§ **ACTION ITEM**
Please give back word for word the lines of the material below between the line containing "parameter MAX_ROUTERS_Y_WIDTH" and the line containing "output logic [CHANNEL_NUMBER*AXIS_DATA_WIDTH-1:0]", inclusive.

§ **DATA PROVIDED**
------------------------------------------------------------

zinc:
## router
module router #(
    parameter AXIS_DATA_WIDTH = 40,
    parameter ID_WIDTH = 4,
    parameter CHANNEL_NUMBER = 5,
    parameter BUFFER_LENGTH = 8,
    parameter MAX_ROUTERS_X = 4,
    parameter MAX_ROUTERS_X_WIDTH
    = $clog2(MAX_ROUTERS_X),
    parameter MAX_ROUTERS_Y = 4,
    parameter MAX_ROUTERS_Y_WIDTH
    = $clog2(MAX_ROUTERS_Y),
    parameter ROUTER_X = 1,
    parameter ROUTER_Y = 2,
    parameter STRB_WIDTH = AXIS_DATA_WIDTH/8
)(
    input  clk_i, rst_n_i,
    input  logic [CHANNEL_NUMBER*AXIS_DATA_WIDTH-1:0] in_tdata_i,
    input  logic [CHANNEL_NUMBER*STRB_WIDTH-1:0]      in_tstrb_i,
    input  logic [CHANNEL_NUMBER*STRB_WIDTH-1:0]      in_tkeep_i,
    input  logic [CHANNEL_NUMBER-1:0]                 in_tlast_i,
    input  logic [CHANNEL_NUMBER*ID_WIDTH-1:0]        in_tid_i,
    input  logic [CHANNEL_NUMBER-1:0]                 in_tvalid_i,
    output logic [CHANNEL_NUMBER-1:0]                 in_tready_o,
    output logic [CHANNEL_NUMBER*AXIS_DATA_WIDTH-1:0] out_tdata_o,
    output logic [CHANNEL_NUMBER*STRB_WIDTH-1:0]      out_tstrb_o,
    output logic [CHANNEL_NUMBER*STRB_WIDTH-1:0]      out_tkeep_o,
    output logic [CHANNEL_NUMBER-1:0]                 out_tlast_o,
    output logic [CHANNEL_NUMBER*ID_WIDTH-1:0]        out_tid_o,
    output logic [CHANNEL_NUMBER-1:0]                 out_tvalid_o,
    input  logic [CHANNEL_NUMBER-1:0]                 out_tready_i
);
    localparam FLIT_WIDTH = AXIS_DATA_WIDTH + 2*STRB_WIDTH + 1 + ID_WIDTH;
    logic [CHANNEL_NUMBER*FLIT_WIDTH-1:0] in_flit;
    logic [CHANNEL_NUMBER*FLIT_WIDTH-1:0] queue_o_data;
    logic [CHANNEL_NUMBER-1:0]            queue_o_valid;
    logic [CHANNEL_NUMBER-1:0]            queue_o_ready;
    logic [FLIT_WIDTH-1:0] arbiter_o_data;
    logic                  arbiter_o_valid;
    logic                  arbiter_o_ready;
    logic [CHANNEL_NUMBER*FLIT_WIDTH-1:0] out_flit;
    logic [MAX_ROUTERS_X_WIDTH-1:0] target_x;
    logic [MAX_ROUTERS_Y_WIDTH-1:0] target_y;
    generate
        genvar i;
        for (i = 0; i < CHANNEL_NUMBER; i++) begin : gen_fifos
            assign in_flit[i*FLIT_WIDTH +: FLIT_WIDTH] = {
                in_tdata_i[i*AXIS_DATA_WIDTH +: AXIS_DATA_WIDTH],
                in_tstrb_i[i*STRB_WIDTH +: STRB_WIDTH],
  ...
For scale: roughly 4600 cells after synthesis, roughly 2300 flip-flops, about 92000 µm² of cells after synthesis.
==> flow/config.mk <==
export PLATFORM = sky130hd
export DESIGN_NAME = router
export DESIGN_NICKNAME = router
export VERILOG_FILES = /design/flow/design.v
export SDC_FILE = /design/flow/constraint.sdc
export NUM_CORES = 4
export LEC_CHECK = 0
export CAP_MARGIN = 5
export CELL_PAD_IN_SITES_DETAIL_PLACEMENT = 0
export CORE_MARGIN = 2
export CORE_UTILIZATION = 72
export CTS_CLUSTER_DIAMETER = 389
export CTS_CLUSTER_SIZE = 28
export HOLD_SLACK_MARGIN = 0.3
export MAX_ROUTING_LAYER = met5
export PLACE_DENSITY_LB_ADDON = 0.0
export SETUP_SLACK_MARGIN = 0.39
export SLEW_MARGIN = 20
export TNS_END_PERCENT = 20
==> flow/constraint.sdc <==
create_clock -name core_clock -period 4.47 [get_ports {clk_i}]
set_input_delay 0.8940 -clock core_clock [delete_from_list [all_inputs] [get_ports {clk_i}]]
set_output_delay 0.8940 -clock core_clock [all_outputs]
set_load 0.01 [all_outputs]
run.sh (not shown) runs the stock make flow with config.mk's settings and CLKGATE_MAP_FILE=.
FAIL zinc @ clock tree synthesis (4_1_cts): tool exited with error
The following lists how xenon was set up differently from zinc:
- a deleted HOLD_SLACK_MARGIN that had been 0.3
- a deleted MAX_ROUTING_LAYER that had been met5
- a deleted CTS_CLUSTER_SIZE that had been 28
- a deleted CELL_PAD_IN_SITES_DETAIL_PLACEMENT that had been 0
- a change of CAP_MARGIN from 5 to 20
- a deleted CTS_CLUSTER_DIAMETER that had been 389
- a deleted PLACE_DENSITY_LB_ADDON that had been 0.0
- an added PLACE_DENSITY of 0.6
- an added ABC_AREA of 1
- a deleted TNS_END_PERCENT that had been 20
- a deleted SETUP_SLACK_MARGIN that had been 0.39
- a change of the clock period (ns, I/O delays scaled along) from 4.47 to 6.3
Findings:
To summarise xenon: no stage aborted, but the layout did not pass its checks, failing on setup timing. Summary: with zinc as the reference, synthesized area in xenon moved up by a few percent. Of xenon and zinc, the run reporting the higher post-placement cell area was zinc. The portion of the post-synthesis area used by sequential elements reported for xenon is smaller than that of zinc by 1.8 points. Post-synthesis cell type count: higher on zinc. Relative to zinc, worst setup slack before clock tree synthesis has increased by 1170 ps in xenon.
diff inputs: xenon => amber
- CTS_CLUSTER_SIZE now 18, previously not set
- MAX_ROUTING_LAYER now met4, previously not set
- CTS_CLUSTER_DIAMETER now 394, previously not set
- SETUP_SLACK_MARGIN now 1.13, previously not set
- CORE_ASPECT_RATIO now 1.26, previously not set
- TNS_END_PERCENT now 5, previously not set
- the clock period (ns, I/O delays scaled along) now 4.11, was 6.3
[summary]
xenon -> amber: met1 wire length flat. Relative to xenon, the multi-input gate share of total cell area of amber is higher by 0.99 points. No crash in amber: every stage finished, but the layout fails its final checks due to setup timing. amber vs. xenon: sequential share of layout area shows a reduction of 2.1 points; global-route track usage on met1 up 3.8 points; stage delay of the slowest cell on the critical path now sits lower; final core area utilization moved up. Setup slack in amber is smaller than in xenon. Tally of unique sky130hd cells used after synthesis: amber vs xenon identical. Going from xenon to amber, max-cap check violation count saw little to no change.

------------------------------------------------------------

§ **RESPONSE TO THE TASK**
    parameter MAX_ROUTERS_Y_WIDTH
    = $clog2(MAX_ROUTERS_Y),
    parameter ROUTER_X = 1,
    parameter ROUTER_Y = 2,
    parameter STRB_WIDTH = AXIS_DATA_WIDTH/8
)(
    input  clk_i, rst_n_i,
    input  logic [CHANNEL_NUMBER*AXIS_DATA_WIDTH-1:0] in_tdata_i,
    input  logic [CHANNEL_NUMBER*STRB_WIDTH-1:0]      in_tstrb_i,
    input  logic [CHANNEL_NUMBER*STRB_WIDTH-1:0]      in_tkeep_i,
    input  logic [CHANNEL_NUMBER-1:0]                 in_tlast_i,
    input  logic [CHANNEL_NUMBER*ID_WIDTH-1:0]        in_tid_i,
    input  logic [CHANNEL_NUMBER-1:0]                 in_tvalid_i,
    output logic [CHANNEL_NUMBER-1:0]                 in_tready_o,
    output logic [CHANNEL_NUMBER*AXIS_DATA_WIDTH-1:0] out_tdata_o,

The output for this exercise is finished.